You are wanting commitment primarily from the father's of your babies. I implore you, do what you ask of them, show your own commitment to your kids, above and beyond what you are able to do without the aid of professionals that CAN help you. Professionals that have spent their lives studying to be able to help women in exactly the position you find yourself in.

After reading your posts, one positive change that you could very welll make omes to mind. You've said that you hate your job. You can change that. You can get a student loan and go back to school, and fight for a better happier life for you and both your kids.

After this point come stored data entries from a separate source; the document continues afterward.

From an optimization exercise on the open Yosys and OpenROAD flow, aimed at small area; shortcuts taken in it are not production practice.
At most, simulation tests tie the RTL to the original design; equivalence was not proved.
Power is estimated from default activity; no workload was simulated.

==> run a <==
==> flow/design.v (excerpt) <==
module radar_display_top (
	input logic clock,
	input logic arst_n,
	input logic signed [11:0] target_x,
	input logic signed [11:0] target_y,
	input logic target_load,
	output logic [23:0] pixel,
	output logic hsync,
	output logic vsync,
	output logic de
);
==> module radar_display_top, before the edit <==
module radar_display_top (
	input logic clock,
	input logic arst_n,
	input logic signed [11:0] target_x,
	input logic signed [11:0] target_y,
	input logic target_load,
	output logic [23:0] pixel,
	output logic hsync,
	output logic vsync,
	output logic de
);
	function automatic logic [15:0] rca(input logic [15:0] a, input logic [15:0] b, input logic cin);
		logic c;
		c = cin;
		for (int i = 0; i < 16; i++) begin
			rca[i] = a[i] ^ b[i] ^ c;
			c = (a[i] & b[i]) | (c & (a[i] ^ b[i]));
		end
	endfunction
	function automatic logic ge(input logic [15:0] v, input logic [15:0] k);
		logic r;
		r = 1'b1;
		for (int i = 0; i < 16; i++)
			r = k[i] ? (v[i] & r) : (v[i] | r);
		ge = r;
	endfunction
	function automatic logic in_range(input logic [15:0] v, input logic [15:0] lo, input logic [15:0] hi);
		in_range = ge(v, lo) && ge(hi, v);
	endfunction
	logic [8:0] x;
	logic [7:0] w;
	logic first;
	logic [15:0] r_sq;
	wire x_end = (x == 9'd175);
	wire w_end = (w == 8'd168);
	wire at_origin = (x == 9'h160) && (w == 8'd177);
	always_ff @(posedge clock or negedge arst_n) begin
		if (!arst_n) begin
			x <= 9'd171;
			w <= 8'd168;
			first <= 1'b1;
		end else begin
			x <= x_end ? 9'h160 : 9'(rca(16'(x), 16'd0, 1'b1));
			if (x_end)
				w <= w_end ? 8'd177 : 8'(rca(16'(w), 16'd0, 1'b1));
			if (at_origin)
				first <= 1'b0;
		end
	end
	wire x_blank = !x[8] && ge(16'(x[7:0]), 16'd160);
	wire x_last = (x == 9'd159);
	logic [9:0] r_step;
	wire w_neg = w[7] && (w[6] || w[5]);
	always_comb begin
		if (x_blank)
			r_step = '0;
		else if (x_last)
			r_step = {w_neg, w, 1'b0};  
		else
			r_step = {x, 1'b1};
	end
	always_ff @(posedge clock) begin
		if (x_end && w_end)
			r_sq <= 16'd17441;  
		else
			r_sq <= rca(r_sq, {{6{r_step[9]}}, r_step}, 1'b0);
	end
	wire s = x[8];
	wire [6:0] b = x[6:0] ^ {7{s}};
	wire [15:0] m15s = rca(16'(b[6:4]), 16'(b), s);
	wire [7:0] s15 = 8'(rca(16'(m15s[7:2]), 16'(w), s));
	wire [7:0] s45 = 8'(rca(16'(b), 16'(w), s));
	wire [15:0] m75 = rca({6'd0, b[5:0], 4'd0}, {6'd0, 4'hf, ~b[5:0]}, 1'b1);
	wire [15:0] m75s = rca(16'(m75[9:0]), {11'd0, s, 2'b0, s, 1'b0}, 1'b0);
	wire [7:0] s75 = 8'(rca(16'(m75s[9:2]), 16'(w), 1'b0));
	wire line = in_range(16'(s15), 16'd159, 16'd161) ||
		in_range(16'(s45), 16'd159, 16'd161) ||
		(!b[6] && in_range(16'(s75), 16'd157, 16'd163));
	wire ring_guard = in_range(16'(w), 16'd97, 16'd168);
	wire ring = (in_range(r_sq, 16'd1216, 16'd1344) && ring_guard) ||
		in_range(r_sq, 16'd4224, 16'd4480) ||
		in_range(r_sq, 16'd9344, 16'd9600) ||
		in_range(r_sq, 16'd16512, 16'd16768) ||
		in_range(r_sq, 16'd25600, 16'd26112) ||
		in_range(r_sq, 16'd36864, 16'd37376) ||
		in_range(r_sq, 16'd50176, 16'd50688);
	wire x_in = s ? ge(16'(x[7:0]), 16'd125) : ge(16'd131, 16'(x[7:0]));
	wire y_in = ge(16'(w), 16'd181) || ge(16'd163, 16'(w));
	wire on_border = (s ? ge(16'd128, 16'(x[7:0])) : x[7]) ||
		in_range(16'(w), 16'd177, 16'd184) || in_range(16'(w), 16'd160, 16'd168);
	wire grid_on = x_in && y_in && (on_border || ring || line);
	wire tx_ok = (target_x[11:8] == {4{target_x[8]}});
	wire ty_ok = (target_y[11:8] == 4'h0) ? (target_y[7:2] != 6'h3f) :
		(target_y[11:8] == 4'hf) && (target_y[7:4] == 4'hf) && (target_y[3:2] != 2'b00);
	logic [8:0] pend_x;
	logic [7:0] pend_y;
	logic pend_ok;
	logic [8:0] act_x;
	logic [7:0] act_y;
	logic act_ok;
	wire swap = (x == 9'd171) && w_end;
	always_ff @(posedge clock) begin
		if (target_load) begin
			pend_x <= target_x[8:0];
			pend_y <= target_y[7:0];
		end
		if (swap) begin
			act_x <= pend_x;
			act_y <= pend_y;
		end
	end
	always_ff @(posedge clock or negedge arst_n) begin
		if (!arst_n) begin
			pend_ok <= 1'b0;
			act_ok <= 1'b0;
		end else begin
			if (target_load)
				pend_ok <= tx_ok && ty_ok;
			if (swap)
				act_ok <= pend_ok;
		end
	end
	wire [8:0] dx = 9'(rca(16'(x), 16'(~act_x), 1'b1));
	wire [7:0] sy = 8'(rca(16'(w), 16'(act_y), 1'b0));
	wire hit_x = (dx[8:3] == 6'd0 && dx[2:0] <= 3'd4) || (dx[8:2] == 7'h7f);
	wire hit_y = in_range(16'(sy), 16'd156, 16'd164);
	wire hit = act_ok && hit_x && hit_y;
	wire de_i = !first && (s || !ge(16'(x[7:0]), 16'd160)) && (ge(16'(w), 16'd177) || ge(16'd160, 16'(w)));
	assign de = de_i;
	assign hsync = !first && !s && in_range(16'(x[7:0]), 16'd164, 16'd171);
	assign vsync = (w == 8'd163) || (w == 8'd164);
	wire red = de_i && !hit && grid_on;
	wire green = de_i && hit;
	assign pixel = {{8{red}}, {8{green}}, 8'd0};
endmodule
Settings: LEC_CHECK=0, CAP_MARGIN=20, CORE_MARGIN=2, CORE_UTILIZATION=40, CTS_BUF_LIST=sky130_fd_sc_hd__clkbuf_8, SLEW_MARGIN=20; clock period 8.0 ns.
standard.sh (not shown) runs the stock make flow with config.mk's settings and CLKGATE_MAP_FILE= SYNTH_SCRIPT=/design/flow/synth_recipe.tcl, a recipe that flattens the netlist after the stock synthesis.
==> flow/flow/run.sh <==
#!/bin/bash
# Standard synthesis, then the standard layout with port buffers of the
# smallest buffer cell instead of the resizer's default choice.
set -euo pipefail
bash standard.sh synth > synth.log 2>&1
export BUFFER_PORTS_ARGS="-buffer_cell sky130_fd_sc_hd__buf_1"
bash standard.sh finish > layout.log 2>&1
==> inputs of run b, as changes to run a <==
==> flow/design.v (replaced) <==
`timescale 1ns/1ns
`default_nettype none
module radar_display_top (
	input logic clock,
	input logic arst_n,
	input logic signed [11:0] target_x,
	input logic signed [11:0] target_y,
	input logic target_load,
	output logic [23:0] pixel,
	output logic hsync,
	output logic vsync,
	output logic de
);
	logic [8:0] x;
	logic [7:0] w;
	logic first;
	logic [15:0] r_sq;
	wire x_end = (x == 9'd175);
	wire w_end = (w == 8'd168);
	wire at_origin = (x == 9'h160) && (w == 8'd177);
	always_ff @(posedge clock or negedge arst_n) begin
		if (!arst_n) begin
			x <= 9'd171;
			w <= 8'd168;
			first <= 1'b1;
		end else begin
			x <= x_end ? 9'h160 : x + 9'd1;
			if (x_end)
				w <= w_end ? 8'd177 : w + 8'd1;
			if (at_origin)
				first <= 1'b0;
		end
	end
	wire x_blank = !x[8] && (x[7:0] >= 8'd160);
	wire x_last = (x == 9'd159);
	logic [9:0] r_step;
	wire w_neg = w[7] && (w[6] || w[5]);
	always_comb begin
		if (x_blank)
			r_step = '0;
		else if (x_last)
			r_step = {w_neg, w, 1'b0};  
		else
			r_step = {x, 1'b1};
	end
	always_ff @(posedge clock) begin
		if (x_end && w_end)
			r_sq <= 16'd17185;  
		else
			r_sq <= r_sq + {{6{r_step[9]}}, r_step};
	end
	wire s = x[8];
	wire [6:0] b = x[6:0] ^ {7{s}};
	wire [7:0] t15 = 8'((({5'd0, b} + {1'b0, b, 4'd0}) + (s ? 12'd80 : 12'd0)) >> 6);
	wire [7:0] t75 = 8'((({b[5:0], 4'd0} - {4'd0, b[5:0]}) + (s ? 10'd18 : 10'd0)) >> 2);
	wire [7:0] s15 = t15 + w;
	wire [7:0] s45 = {1'b0, b} + w + {7'd0, s};
	wire [7:0] s75 = t75 + w;
	wire line = (s15 >= 8'd159 && s15 <= 8'd161) ||
		(s45 >= 8'd159 && s45 <= 8'd161) ||
		(!b[6] && s75 >= 8'd157 && s75 <= 8'd163);
	wire ring_guard = (w >= 8'd97) && (w <= 8'd168);
	wire ring = (r_sq >= 16'd960 && r_sq <= 16'd1088 && ring_guard) ||
		(r_sq >= 16'd3968 && r_sq <= 16'd4224) ||
		(r_sq >= 16'd9088 && r_sq <= 16'd9344) ||
		(r_sq >= 16'd16256 && r_sq <= 16'd16512) ||
		(r_sq >= 16'd25344 && r_sq <= 16'd25856) ||
		(r_sq >= 16'd36608 && r_sq <= 16'd37120) ||
		(r_sq >= 16'd49920 && r_sq <= 16'd50432);
	wire x_in = s ? (x[7:0] >= 8'd125) : (x[7:0] <= 8'd131);
	wire y_in = (w >= 8'd181) || (w <= 8'd163);
	wire on_border = (s ? (x[7:0] <= 8'd128) : (x[7:0] >= 8'd128)) ||
		(w >= 8'd177 && w <= 8'd184) || (w >= 8'd160 && w <= 8'd168);
	wire grid_on = x_in && y_in && (on_border || ring || line);
	wire tx_ok = (target_x[11:8] == {4{target_x[8]}});
	wire ty_ok = (target_y[11:8] == 4'h0) ? (target_y[7:2] != 6'h3f) :
		(target_y[11:8] == 4'hf) && (target_y[7:4] == 4'hf) && (target_y[3:2] != 2'b00);
	logic [8:0] pend_x;
	logic [7:0] pend_y;
	logic pend_ok;
	logic [8:0] act_x;
	logic [7:0] act_y;
	logic act_ok;
	wire swap = (x == 9'd171) && w_end;
	always_ff @(posedge clock) begin
		if (target_load) begin
			pend_x <= target_x[8:0];
			pend_y <= target_y[7:0];
		end
		if (swap) begin
			act_x <= pend_x;
			act_y <= pend_y;
		end
	end
	always_ff @(posedge clock or negedge arst_n) begin
		if (!arst_n) begin
			pend_ok <= 1'b0;
			act_ok <= 1'b0;
		end else begin
			if (target_load)
				pend_ok <= tx_ok && ty_ok;
			if (swap)
				act_ok <= pend_ok;
		end
	end
	wire [8:0] dx = x - act_x;
	wire [7:0] sy = w + act_y;
	wire hit_x = (dx[8:3] == 6'd0 && dx[2:0] <= 3'd4) || (dx[8:2] == 7'h7f);
	wire hit_y = (sy >= 8'd156) && (sy <= 8'd164);
	wire hit = act_ok && hit_x && hit_y;
	wire de_i = !first && (s || (x[7:0] < 8'd160)) && ((w >= 8'd177) || (w <= 8'd160));
	assign de = de_i;
	assign hsync = !first && !s && (x[7:0] >= 8'd164) && (x[7:0] <= 8'd171);
	assign vsync = (w == 8'd163) || (w == 8'd164);
	wire red = de_i && !hit && grid_on;
	wire green = de_i && hit;
	assign pixel = {{8{red}}, {8{green}}, 8'd0};
endmodule
`default_nettype wire
==> flow/run.sh (new file) <==
#!/bin/bash
# synth_recipe.tcl (not shown) runs the flow's synth.tcl, then flattens the netlist and writes it again
# the make line also repeats each setting of config.mk as NAME=value (left out here)
make -C /OpenROAD-flow-scripts/flow DESIGN_CONFIG=/design/flow/config.mk WORK_HOME=/design/flow/orfs CLKGATE_MAP_FILE= SYNTH_SCRIPT=/design/flow/synth_recipe.tcl finish
Settings changed: CTS_BUF_LIST sky130_fd_sc_hd__clkbuf_8 to not set.
removed: flow/flow/run.sh
removed: flow/standard.sh
==> inputs of run c, as changes to run a <==
--- a/flow/design.v
+++ b/flow/design.v
@@ -32,7 +32,7 @@
 	logic [8:0] x;
 	logic [7:0] w;
 	logic first;
-	logic [15:0] r_sq;
+	logic [13:0] r_hi;
 	wire x_end = (x == 9'd175);
 	wire w_end = (w == 8'd168);
 	wire at_origin = (x == 9'h160) && (w == 8'd177);
@@ -51,41 +51,47 @@
 	end
 	wire x_blank = !x[8] && ge(16'(x[7:0]), 16'd160);
 	wire x_last = (x == 9'd159);
-	logic [9:0] r_step;
 	wire w_neg = w[7] && (w[6] || w[5]);
+	wire r0 = x[0] ^ w[0];
+	logic [8:0] r_step;
 	always_comb begin
 		if (x_blank)
 			r_step = '0;
 		else if (x_last)
-			r_step = {w_neg, w, 1'b0};  
+			r_step = {w_neg, w};
 		else
-			r_step = {x, 1'b1};
+			r_step = x;
 	end
+	wire r_cin = !x_blank && !x_last && r0;
 	always_ff @(posedge clock) begin
 		if (x_end && w_end)
-			r_sq <= 16'd17441;  
+			r_hi <= 14'd8720;  
 		else
-			r_sq <= rca(r_sq, {{6{r_step[9]}}, r_step}, 1'b0);
+			r_hi <= 14'(rca(16'(r_hi), {{7{r_step[8]}}, r_step}, r_cin));
 	end
+	wire [14:0] r_sq = {r_hi, r0};
 	wire s = x[8];
 	wire [6:0] b = x[6:0] ^ {7{s}};
 	wire [15:0] m15s = rca(16'(b[6:4]), 16'(b), s);
 	wire [7:0] s15 = 8'(rca(16'(m15s[7:2]), 16'(w), s));
 	wire [7:0] s45 = 8'(rca(16'(b), 16'(w), s));
-	wire [15:0] m75 = rca({6'd0, b[5:0], 4'd0}, {6'd0, 4'hf, ~b[5:0]}, 1'b1);
-	wire [15:0] m75s = rca(16'(m75[9:0]), {11'd0, s, 2'b0, s, 1'b0}, 1'b0);
-	wire [7:0] s75 = 8'(rca(16'(m75s[9:2]), 16'(w), 1'b0));
+	wire [15:0] m75 = rca({6'd0, b[5:0], 4'd0}, {10'd0, ~b[5:0]}, 1'b0);
+	wire [9:0] g75 = 10'(rca(16'(m75[9:0]), {6'd0, w, 2'd0}, 1'b0));
+	wire near75 = !b[6] && (s ? in_range(16'(g75), 16'd673, 16'd700) : in_range(16'(g75), 16'd691, 16'd718));
 	wire line = in_range(16'(s15), 16'd159, 16'd161) ||
 		in_range(16'(s45), 16'd159, 16'd161) ||
-		(!b[6] && in_range(16'(s75), 16'd157, 16'd163));
-	wire ring_guard = in_range(16'(w), 16'd97, 16'd168);
-	wire ring = (in_range(r_sq, 16'd1216, 16'd1344) && ring_guard) ||
-		in_range(r_sq, 16'd4224, 16'd4480) ||
-		in_range(r_sq, 16'd9344, 16'd9600) ||
-		in_range(r_sq, 16'd16512, 16'd16768) ||
-		in_range(r_sq, 16'd25600, 16'd26112) ||
-		in_range(r_sq, 16'd36864, 16'd37376) ||
-		in_range(r_sq, 16'd50176, 16'd50688);
+		near75;
+	wire g_near = in_range(16'(w), 16'd32, 16'd184);
+	wire g_5 = !in_range(16'(w), 16'd169, 16'd223);
+	wire g_6 = in_range(16'(w), 16'd0, 16'd94) || in_range(16'(w), 16'd186, 16'd255);
+	wire g_7 = !in_range(16'(w), 16'd25, 16'd184);
+	wire ring = (g_near && (in_range(16'(r_sq), 16'd1216, 16'd1344) ||
+			in_range(16'(r_sq), 16'd4224, 16'd4480) ||
+			in_range(16'(r_sq), 16'd9344, 16'd9600) ||
+			in_range(16'(r_sq), 16'd16512, 16'd16768))) ||
+		(g_5 && in_range(16'(r_sq), 16'd25600, 16'd26112)) ||
+		(g_6 && in_range(16'(r_sq), 16'd4096, 16'd4608)) ||
+		(g_7 && in_range(16'(r_sq), 16'd17408, 16'd17920));
 	wire x_in = s ? ge(16'(x[7:0]), 16'd125) : ge(16'd131, 16'(x[7:0]));
 	wire y_in = ge(16'(w), 16'd181) || ge(16'd163, 16'(w));
 	wire on_border = (s ? ge(16'd128, 16'(x[7:0])) : x[7]) ||
==> flow/flow/run.sh (replaced) <==
#!/bin/bash
# Standard synthesis, then the standard layout with two changes: port
# buffers of the smallest buffer cell, and clock tree synthesis without
# dummy load cells.
set -euo pipefail
bash standard.sh synth > synth.log 2>&1
export BUFFER_PORTS_ARGS="-buffer_cell sky130_fd_sc_hd__buf_1"
export CTS_ARGS="-sink_clustering_enable -repair_clock_nets -dont_use_dummy_load -sink_clustering_size 8 -buf_list sky130_fd_sc_hd__clkbuf_4"
bash standard.sh finish > layout.log 2>&1
Settings changed: CTS_BUF_LIST sky130_fd_sc_hd__clkbuf_8 to sky130_fd_sc_hd__clkbuf_4, CTS_CLUSTER_SIZE set to 8.
==> comparison table <==
|  | run a | run b | run c |
|---|---|---|---|
| Number of multi-input logic gates | 302 | 570 | 304 |
| Tapcells inserted | 172 | 216 | 168 |
| Combinational group share of total power | 1.8% | 2.6% | 2.2% |
| Final Critical Period | 7.54 ns | 7.26 ns | 7.40 ns |
| Clock Power | 265 uW | 400 uW | 162 uW |
| Average footprint of a synthesized cell | 11.1 um2 | 8.84 um2 | 10.9 um2 |
| Clock Skew | 0.0108 ns | 0.00637 ns | 0.0311 ns |
| Post-synth cell types | 60 | 72 | 64 |
| Result of the run | timing/DRC/antenna clean | timing/DRC/antenna clean | timing/DRC/antenna clean |
| Post-synthesis share of cell area spent on full adders, half adders and majority gates | 27.9% | 15.7% | 25.5% |
| Combinational power | 12.0 uW | 20.6 uW | 12.1 uW |
| Row count | 41 | 46 | 40 |
| Worst-path clk slew | 0.08 ns | 0.06 ns | 0.12 ns |
| Pre-antenna DRT Iters | 4 | 5 | 5 |
| Part of the total power dissipated in the clock network | 39.9% | 49.5% | 29.4% |
| Seq cells post-synth | 70 | 70 | 68 |
| Critical path peak fanout | 8 | 14 | 10 |
| Final Routed Wirelength | 10.3 mm | 15.3 mm | 10.6 mm |
| Pin slew with the least headroom to its limit | 0.994 ns | 0.918 ns | 0.923 ns |
| Initial standard-cell utilization of the core | 40.7% | 40.6% | 41.4% |
| Cell repeated most along the worst path | sky130_fd_sc_hd__fa_1 | - | sky130_fd_sc_hd__fa_1 |
The RTL of run a was laid out without a check of its function.

## afterwards: timing with drivers on the ports
No port has a modelled driver above. Below, the same layouts with a new extraction and two added sets of constraints.
Step 1 sets driving cells, clkbuf_16 on the clock port and buf_2 on the other inputs (assumed; they add their load-dependent delay and slew).
Step 2 adds t to the input delays and takes it off the output delays; t is the mean of the earliest and latest rising clock arrival at the registers after step 1. Input paths then give back, and output paths get back, about the clock's delay inside the block.
a / b / c = ideal / step 1 / step 2; a / b = the first two.
run | t (ns) | slack for setup (ns) | hold slack, ns
run a | 0.383 | 0.457 / 0.457 / 0.457 | 0.415 / 0.415 / 0.415
run b | 0.369 | 0.737 / 0.698 / 1.067 | 0.419 / 0.419 / 0.419
run c | 0.436 | 0.604 / 0.572 / 0.875 | 0.394 / 0.394 / 0.394
After both steps every run listed still meets setup and hold.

I don't know if you ever lived with your ex boyfriend or not, or what happened between the two of you , or your daughters dad, only you and they truly know what happened. But you can talk about this with a therapist, and work out how to avoid these breakups from happening again. Instead of blaming the fathers of your children for you being alone, why not figure out how to be strong while you are alone,? Why not be committed in finding out how you can look for the right partner, that CAN help you co parent your two kids.? You are in control of two three lives. With great control comes great responsibility. You need help to get to a happy place, and that doesn't mean finding a man. It means finding personal fulfillment, when you find that... your love life will happen.

Mostly, people say that you must find a good relationship that has lasting qualities, like a commitment, at the very least, before bringing kids into the world. Kids thrive with two parent homes, yes, but they can also thrive with a one parent home. But, not if that one parent is lamenting and grieving over the fact that a relationship that was never fully committed, broke down and fell away like dust.

My advice to you is to find a young professional female therapist that can mentor you in areas of relationships, and career, and spirituality. Let your fixation of finding a man right now go. There was a time for that before you had kids. You can work on what you did wrong in your relationships. Let the men work out what went wrong if they don't want to repeat their mistakes, Please consider working on you and how you can change you to make a better life for yourself and your kids. Let these men go, if that's what they choose, You've mentioned your ex kissing you while with his gf. This is not the type of man that you should be spending your time missing. You need to let him go out of your thoughts, other than if he is action responsibly and co parenting. But do you really think that your kids would be best served by you going back and forth with that drama? Or would your kids not be better served if you concentrated your efforts on raising your own expectations and standards, in life, in love and in your career?

Your time is NOW. This is your time to prioritize your kids, and get some help for yourself. You need motivation. You need a mentor. You can do this for yourself, you ARE worth it, and your kids DESERVE it.

I hope I have not overstepped, it is not my intention. I'm older and wiser than I was when i was a young mother. I wish i had of had someone move me to change my life instead of waiting for someone else to make me happy. This is not just about you being lonely. This IS about whether you are going to settle for just anyone to fill the void, or whether you are going to learn to raise your expectations.